En Viaró Infantil nuestros alumnos están rodeados de cuentos desde bien pequeñitos. Nuestra finalidad es que participen de la experiencia literaria desde el primer momento que llegan a nuestras aulas. Algunas de las prácticas que llevamos a cabo para enriquecer este hábito las concretamos en los siguientes puntos:

1. Espacio de biblioteca en todas las aulas. Es ahí donde los niños se familiarizan con los cuentos. Aunque a estas edades lo más importante es la mediación de la profesora, tenemos cuidado para tener una selección de libros de calidad, variados en tipología y adaptados a la edad. También incluimos aquí vídeos y audios de cuentos y canciones. 

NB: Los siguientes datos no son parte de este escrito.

===== src/rtl/addsub_seq.sv =====
// Multi-cycle two's-complement adder/subtractor. Operands are processed CHUNK bits
// per cycle, LSB chunk first, with the inter-chunk carry held in a register.
module addsub_seq #(
  parameter int unsigned WIDTH = 64,
  parameter int unsigned CHUNK = 16
) (
  input  logic             clk,
  input  logic             rst_n,
  input  logic             in_valid,
  output logic             in_ready,
  input  logic [WIDTH-1:0] a,
  input  logic [WIDTH-1:0] b,
  input  logic             sub,
  output logic             out_valid,
  input  logic             out_ready,
  output logic [WIDTH-1:0] result,
  output logic             carry,
  output logic             overflow,
  output logic             zero,
  output logic             busy
);

  localparam int unsigned N  = WIDTH / CHUNK;
  localparam int unsigned CW = (N > 1) ? $clog2(N) : 1;
  localparam logic [CW-1:0] LAST = CW'(N - 1);

  typedef enum logic [1:0] {IDLE, RUN, DONE} state_t;

  state_t           state, state_n;
  logic [WIDTH-1:0] a_r, b_r, acc_r, acc_n;
  logic             c_r;
  logic [CW-1:0]    cnt;
  logic [CHUNK:0]   csum;
  logic             last;
  int unsigned      base;

  logic [WIDTH-1:0] res_r;
  logic             carry_r, ovf_r, zero_r;

  // Narrow adder: one chunk of A plus the (possibly inverted) chunk of B plus carry-in.
  always_comb begin
    base  = CHUNK * cnt;
    csum  = {1'b0, a_r[base +: CHUNK]} + {1'b0, b_r[base +: CHUNK]} + {{CHUNK{1'b0}}, c_r};
    acc_n = acc_r;
    acc_n[base +: CHUNK] = csum[CHUNK-1:0];
    last  = (cnt == LAST);
  end

  always_ff @(posedge clk or negedge rst_n) begin
    if (!rst_n) state <= IDLE;
    else        state <= state_n;
  end

  always_comb begin
    state_n = state;
    case (state)
      IDLE:    if (in_valid)  state_n = RUN;
      RUN:     if (last)      state_n = DONE;
      DONE:    if (out_ready) state_n = IDLE;
      default: state_n = IDLE;
    endcase
  end

  always_ff @(posedge clk or negedge rst_n) begin
    if (!rst_n) begin
      a_r     <= '0;
      b_r     <= '0;
      acc_r   <= '0;
      c_r     <= 1'b0;
      cnt     <= '0;
      res_r   <= '0;
      carry_r <= 1'b0;
      ovf_r   <= 1'b0;
      zero_r  <= 1'b0;
    end else begin
      case (state)
        IDLE: if (in_valid) begin
          a_r   <= a;
          b_r   <= sub ? ~b : b;
          c_r   <= sub;
          cnt   <= '0;
          acc_r <= '0;
        end
        RUN: begin
          acc_r <= acc_n;
          c_r   <= csum[CHUNK];
          if (last) begin
            // Visible outputs only change here so they hold until the next completion.
            cnt     <= '0;
            res_r   <= acc_n;
            carry_r <= csum[CHUNK];
            ovf_r   <= (a_r[WIDTH-1] == b_r[WIDTH-1]) && (acc_n[WIDTH-1] != a_r[WIDTH-1]);
            zero_r  <= ~|acc_n;
          end else begin
            cnt <= cnt + 1'b1;
          end
        end
        default: ;
      endcase
    end
  end

  assign in_ready  = (state == IDLE);
  assign busy      = (state == RUN);
  assign out_valid = (state == DONE);
  assign result    = res_r;
  assign carry     = carry_r;
  assign overflow  = ovf_r;
  assign zero      = zero_r;

endmodule

===== config.mk =====
export PLATFORM = sky130hd
export DESIGN_NAME = addsub_seq
export DESIGN_NICKNAME = d
export VERILOG_FILES = /design/src/rtl/addsub_seq.sv
export SDC_FILE = /design/constraint.sdc
export NUM_CORES = 1
export LEC_CHECK = 0
export BUFFER_PORTS_ARGS = -buffer_cell sky130_fd_sc_hd__buf_2
export CORE_MARGIN = 10
export CORE_UTILIZATION = 25
export CTS_CLUSTER_SIZE = 24
export DETAILED_ROUTE_END_ITERATION = 8
export MAX_ROUTING_LAYER = met4
export SYNTH_ARGS = -nofsm -noshare
export SYNTH_HDL_FRONTEND = slang
export SYNTH_SLANG_ARGS = --single-unit

===== constraint.sdc =====
create_clock -name clk -period 10.6 [get_ports clk]
set_input_delay 0.53 -clock clk [delete_from_list [all_inputs] [get_ports clk]]
set_output_delay 0.53 -clock clk [all_outputs]
set_load 0.02 [all_outputs]

# After elaboration in Yosys (flattened, before gate mapping)
# Index checks and enable logic that the tools add are counted.
# word_totals
regBits	264
inputBits	133
word_cells	49
# classes
addsub	4
eq_ne	8
shift	4
mux	13
bitwise	1
n_reduce_logical	9
# op_table
cell	count
64-bit two-way mux	2
64-bit one-hot mux with 2 select lines	1
64-bit by 7-bit indexed part select with 16-bit output	2
64-bit bitwise mux	1
64-bit inverter	1
64-bit OR reduction	1
16-bit by 34-bit variable shift with 64-bit output (first input constant)	1
16-bit by 34-bit indexed part select with 64-bit output	1
6-bit negation with 34-bit output	1
16-bit by 16-bit adder with 17-bit output	1
17-bit by 1-bit adder with 17-bit output	1
2-bit two-way mux	5
2-bit one-hot mux with 3 select lines	1
2-bit AND reduction	3
2-bit equality test (second input constant)	2
2-bit by 1-bit inequality test with 1-bit output (second input constant)	2
2-bit one-hot mux with 2 select lines	1
3-bit AND reduction	1
2-bit by 1-bit adder with 2-bit output (second input constant)	1
2-bit by 1-bit equality test with 1-bit output (second input constant)	1
2-bit zero test	1
2-bit inequality test (second input constant)	1
1-bit one-hot mux with 2 select lines	1
2-bit nonzero test	1
other kinds (5)	5

# Longest topological paths before layout
# Gate-level depths: netlist of run 1.
# depth
word_depth	7
ltp_mapped	14

# Least setup slack after synthesis of run 1
# Ideal clock, no wire load.
# synth_path
path_type	flip-flop to flip-flop
start	register cnt[0]
end	register ovf_r, in the netlist overflow
setup_ns	0.124
arrival_ns	3.985
required_ns	10.476
setup_slack_ns	6.491
path_stages_with_launch	14
path_buffers	3
synth_period_minus_slack_ns	4.109
path_cell_list	dfrtp_1 -> clkbuf_1 -> buf_1 -> mux4_2 -> ha_1 -> buf_6 -> a21o_1 -> a311o_1 -> a21oi_4 -> a21oi_2 -> xnor2_4 -> a21oi_1 -> and3_1 -> o31a_1
# synth_via
elab_chain_len	7
# synth_rtl
element	line	rtl
from (decl)	32	logic [CW-1:0] cnt;
from (signal assigned)	95	cnt <= cnt + 1'b1;
64-bit by 7-bit indexed part select with 16-bit output	43	csum = {1'b0, a_r[base +: CHUNK]} + {1'b0, b_r[base +: CHUNK]} + {{CHUNK{1'b0}}, c_r};
16-bit by 16-bit adder with 17-bit output	43	
17-bit by 1-bit adder with 17-bit output	43	
16-bit by 34-bit indexed part select with 64-bit output	45	acc_n[base +: CHUNK] = csum[CHUNK-1:0];
64-bit bitwise mux	45	
1-bit inequality test	92	ovf_r <= (a_r[WIDTH-1] == b_r[WIDTH-1]) && (acc_n[WIDTH-1] != a_r[WIDTH-1]);
1-bit logical AND	92	
to (signal assigned)	92	
to (decl)	38	logic carry_r, ovf_r, zero_r;
# Parallel ways exist; a longest one is shown, timed or not.
# A chain may end at the register's enable or synchronous reset.

# Final worst setup path of run 1
# layout_path
start	register cnt[0]
end	register zero_r, in the netlist zero
# layout_via
elab_chain_len	7
# layout_rtl
element	line	rtl
64-bit by 7-bit indexed part select with 16-bit output	43	
16-bit by 16-bit adder with 17-bit output	43	
17-bit by 1-bit adder with 17-bit output	43	
16-bit by 34-bit indexed part select with 64-bit output	45	
64-bit bitwise mux	45	
64-bit OR reduction	93	zero_r <= ~|acc_n;
1-bit zero test	93	
to (signal assigned)	93	
to (decl)	38	
# Parallel ways exist; a longest one is shown, timed or not.

==> results of run 1 <==
[state kept, by name (all words and copies together), names as in the netlist]
signal	count
a_r	64
zero	1
b_r	64
acc_r	64
result	64
carry	1
cnt	2
overflow	1
state	2
c_r	1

2. ¡Narrar, explicar, recitar, leer! Con frecuencia y repetidas veces. Los niños no saben leer y necesitan la intervención docente para entrar en el mundo de la literatura. La lectura en voz alta presenta importantes ventajas, como comunicar la sintaxis y el léxico de la lengua escrita. 

3. Tiempo para mirar, leer y compartir: Los niños deben vivir la literatura como una actividad social. En nuestras aulas contemplamos espacios y tiempo para poder compartir los libros. 

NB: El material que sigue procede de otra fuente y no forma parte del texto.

--- config.mk ---
export PLATFORM = sky130hd
export DESIGN_NAME = dlx_fetch_unit
export DESIGN_NICKNAME = d
export VERILOG_FILES = /design/src/rtl/dlx_fetch_unit.sv
export SDC_FILE = /design/constraint.sdc
export NUM_CORES = 1
export LEC_CHECK = 0
export BUFFER_PORTS_ARGS = -buffer_cell sky130_fd_sc_hd__buf_2
export CORE_ASPECT_RATIO = 1.2
export CORE_MARGIN = 5
export CORE_UTILIZATION = 55
export CTS_CLUSTER_DIAMETER = 40
export DETAILED_ROUTE_END_ITERATION = 10
export GPL_TIMING_DRIVEN = 0
export PLACE_DENSITY = 0.84
export SLEW_MARGIN = 5
export SYNTH_ARGS = -nofsm -noshare
export SYNTH_HDL_FRONTEND = slang
export SYNTH_SLANG_ARGS = --single-unit
--- constraint.sdc ---
create_clock -name clk -period 3.1 [get_ports clk]
set_clock_uncertainty 0.2 [all_clocks]
set_input_delay 0.31 -clock clk [delete_from_list [all_inputs] [get_ports clk]]
set_output_delay 0.31 -clock clk [all_outputs]
set_load 0.01 [all_outputs]
<file path="config.mk">
export PLATFORM = sky130hd
export DESIGN_NAME = ibex_data_sram_bridge
export DESIGN_NICKNAME = d
export VERILOG_FILES = /design/src/rtl/ibex_data_sram_pkg.sv /design/src/rtl/ibex_data_sram_decode.sv /design/src/rtl/ibex_data_sram_bridge.sv
export SDC_FILE = /design/constraint.sdc
export NUM_CORES = 1
export LEC_CHECK = 0
export BUFFER_PORTS_ARGS = -buffer_cell sky130_fd_sc_hd__buf_4
export CAP_MARGIN = 20
export CORE_MARGIN = 1.5
export CORE_UTILIZATION = 41
export CTS_CLUSTER_SIZE = 25
export DETAILED_ROUTE_END_ITERATION = 8
export GPL_TIMING_DRIVEN = 0
export PLACE_DENSITY = 0.81
export RECOVER_POWER = 25
export SYNTH_ARGS = -nofsm -noshare
export SYNTH_HDL_FRONTEND = slang
export SYNTH_SLANG_ARGS = --single-unit
export TNS_END_PERCENT = 20
</file>
<file path="constraint.sdc">
create_clock -name clk -period 2 [get_ports clk]
set_clock_uncertainty 0.1 [all_clocks]
set_input_delay 0.3 -clock clk [delete_from_list [all_inputs] [get_ports clk]]
set_output_delay 0.3 -clock clk [all_outputs]
set_load 0.03 [all_outputs]
</file>
<file path="src/rtl/ibex_data_sram_pkg.sv">
// ibex_data_sram_pkg
//   Shared types and constants for the ibex data-side SRAM bridge and its
//   address decoder.
//   Contents:
//     state_e      - bridge FSM states (INIT, READY)
//     SRAM_BYTES   - byte size of the default 256-word macro
//     ERR_RDATA    - read data returned for writes and bus errors
//     sram_bytes() - byte size of a window of a given word depth
package ibex_data_sram_pkg;

    typedef enum logic {
        INIT  = 1'b0,
        READY = 1'b1
    } state_e;

    localparam int unsigned SRAM_BYTES = 4 * 256;

    localparam logic [31:0] ERR_RDATA = 32'h0;

    // 33 bits so that a window covering the full 4 GB space still compares correctly
    function automatic logic [32:0] sram_bytes(input int unsigned depth);
        return 33'(depth) << 2;
    endfunction

endpackage

</file>
<file path="src/rtl/ibex_data_sram_decode.sv">
// ibex_data_sram_decode
//   Combinational address-window decoder. Shared by the data and instruction
//   side bridges.
//   Ports:
//     i_addr  in  32  byte address from the core
//     o_hit   out 1   address lies inside [BASE_ADDR, BASE_ADDR + 4*DEPTH)
//     o_waddr out AW  SRAM word address (byte offset bits dropped)
module ibex_data_sram_decode
    import ibex_data_sram_pkg::*;
#(
    parameter logic [31:0] BASE_ADDR = 32'h0000_0000,
    parameter int unsigned DEPTH     = 256,
    parameter int unsigned AW        = 8
) (
    input  logic [31:0]   i_addr,
    output logic          o_hit,
    output logic [AW-1:0] o_waddr
);

    logic [31:0] w_off;

    // Unsigned subtract: addresses below BASE wrap to a large offset and miss.
    assign w_off   = i_addr - BASE_ADDR;
    assign o_hit   = {1'b0, w_off} < sram_bytes(DEPTH);
    assign o_waddr = w_off[AW+1:2];

endmodule

</file>
<file path="src/rtl/ibex_data_sram_bridge.sv">
// ibex_data_sram_bridge
//   Bridges the ibex data port to a single-port 32-bit SRAM macro with a
//   req/gnt/rvalid handshake, zero wait states and a fixed one-cycle response.
//   After reset the SRAM is zero-filled (INIT_EN=1) before any grant is given.
//   Ports:
//     clk, reset           clock and asynchronous active-high reset
//     data_*               ibex data-side request/response interface
//     sram_*               SRAM macro rw port 0 (active-low csb/web)
//     init_done_o          scrub complete, bridge accepting requests
module ibex_data_sram_bridge
    import ibex_data_sram_pkg::*;
#(
    parameter logic [31:0] BASE_ADDR = 32'h0000_0000,
    parameter int unsigned DEPTH     = SRAM_BYTES / 4,
    parameter int unsigned AW        = 8,
    parameter bit          INIT_EN   = 1'b1
) (
    input  logic          clk,
    input  logic          reset,
    input  logic          data_req_i,
    output logic          data_gnt_o,
    output logic          data_rvalid_o,
    input  logic          data_we_i,
    input  logic [3:0]    data_be_i,
    input  logic [31:0]   data_addr_i,
    input  logic [31:0]   data_wdata_i,
    output logic [31:0]   data_rdata_o,
    output logic          data_err_o,
    output logic          sram_csb_o,
    output logic          sram_web_o,
    output logic [3:0]    sram_wmask_o,
    output logic [AW-1:0] sram_addr_o,
    output logic [31:0]   sram_din_o,
    input  logic [31:0]   sram_dout_i,
    output logic          init_done_o
);

    localparam logic [AW-1:0] LAST_WORD = AW'(DEPTH - 1);

    state_e        r_state;
    logic [AW-1:0] r_cnt;
    logic          r_init_done;
    logic          r_rvalid;
    logic          r_err;
    logic          r_rd_hit;
    logic [31:0]   r_hold;

    logic          w_hit;
    logic [AW-1:0] w_waddr;
    logic          w_fill;
    logic          w_gnt;
    logic [31:0]   w_resp_data;

    ibex_data_sram_decode #(
        .BASE_ADDR (BASE_ADDR),
        .DEPTH     (DEPTH),
        .AW        (AW)
    ) u_decode (
        .i_addr  (data_addr_i),
        .o_hit   (w_hit),
        .o_waddr (w_waddr)
    );

    // The SRAM strobes are qualified with reset so the macro is deselected
    // while reset is held, even though the state register already sits in INIT.
    assign w_fill = !reset && (r_state == INIT);
    assign w_gnt  = !reset && (r_state == READY) && data_req_i;

    always_comb begin
        sram_csb_o   = 1'b1;
        sram_web_o   = 1'b1;
        sram_wmask_o = 4'h0;
        sram_addr_o  = '0;
        sram_din_o   = 32'h0;
        if (w_fill) begin
            sram_csb_o   = 1'b0;
            sram_web_o   = 1'b0;
            sram_wmask_o = 4'hF;
            sram_addr_o  = r_cnt;
        end else if (w_gnt && w_hit) begin
            sram_csb_o   = 1'b0;
            sram_web_o   = ~data_we_i;
            sram_wmask_o = data_be_i;
            sram_addr_o  = w_waddr;
            sram_din_o   = data_wdata_i;
        end
    end

    // SRAM read data is only meaningful the cycle after a hit read.
    assign w_resp_data = r_rd_hit ? sram_dout_i : ERR_RDATA;

    always_ff @(posedge clk or posedge reset) begin
        if (reset) begin
            r_state     <= INIT_EN ? INIT : READY;
            r_cnt       <= '0;
            r_init_done <= !INIT_EN;
            r_rvalid    <= 1'b0;
            r_err       <= 1'b0;
            r_rd_hit    <= 1'b0;
            r_hold      <= 32'h0;
        end else begin
            case (r_state)
                INIT: begin
                    r_cnt <= r_cnt + AW'(1);
                    if (r_cnt == LAST_WORD) begin
                        r_state     <= READY;
                        r_init_done <= 1'b1;
                    end
                end
                READY: begin
                    r_state <= READY;
                end
                default: r_state <= INIT;
            endcase
            r_rvalid <= w_gnt;
            r_err    <= w_gnt && !w_hit;
            r_rd_hit <= w_gnt && w_hit && !data_we_i;
            if (r_rvalid) begin
                r_hold <= w_resp_data;
            end
        end
    end

    assign data_gnt_o    = w_gnt;
    assign data_rvalid_o = r_rvalid;
    assign data_err_o    = r_err;
    assign data_rdata_o  = r_rvalid ? w_resp_data : r_hold;
    assign init_done_o   = r_init_done;

endmodule
</file>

4. Extendemos la lectura a otras actividades. En las sesiones de inglés una vez explicada la “storytelling” es momento de pasar a representar la historia explicada. Es a través de la dramatización cuando los alumnos consiguen vivenciarla e interiorizarla de manera significativa.

5. Los libros con temáticas concretas – época medieval, animales, planetas, pintores, arquitectos…- son un recurso inagotable de observación, manipulación e información a la hora de trabajar los centros de interés y los proyectos. Les ayudan a elaborar hipótesis, contrastar información, trabajar la expresión oral y les acerca a nuevos conocimientos.

6. A partir de P4 y P5 nuestros alumnos disponen de unos minutos al día de lectura individualizada. Esta actividad se realiza fuera del aula. Ello les permite entrar en el mundo de la lectura y a estimular su proceso lector respetando el ritmo madurativo de cada uno de ellos.


Os animo pues a que les contéis historias y a instaurar una rutina con él en la que los cuentos vayan tomando protagonismo y que sea… ¡cuanto antes mejor!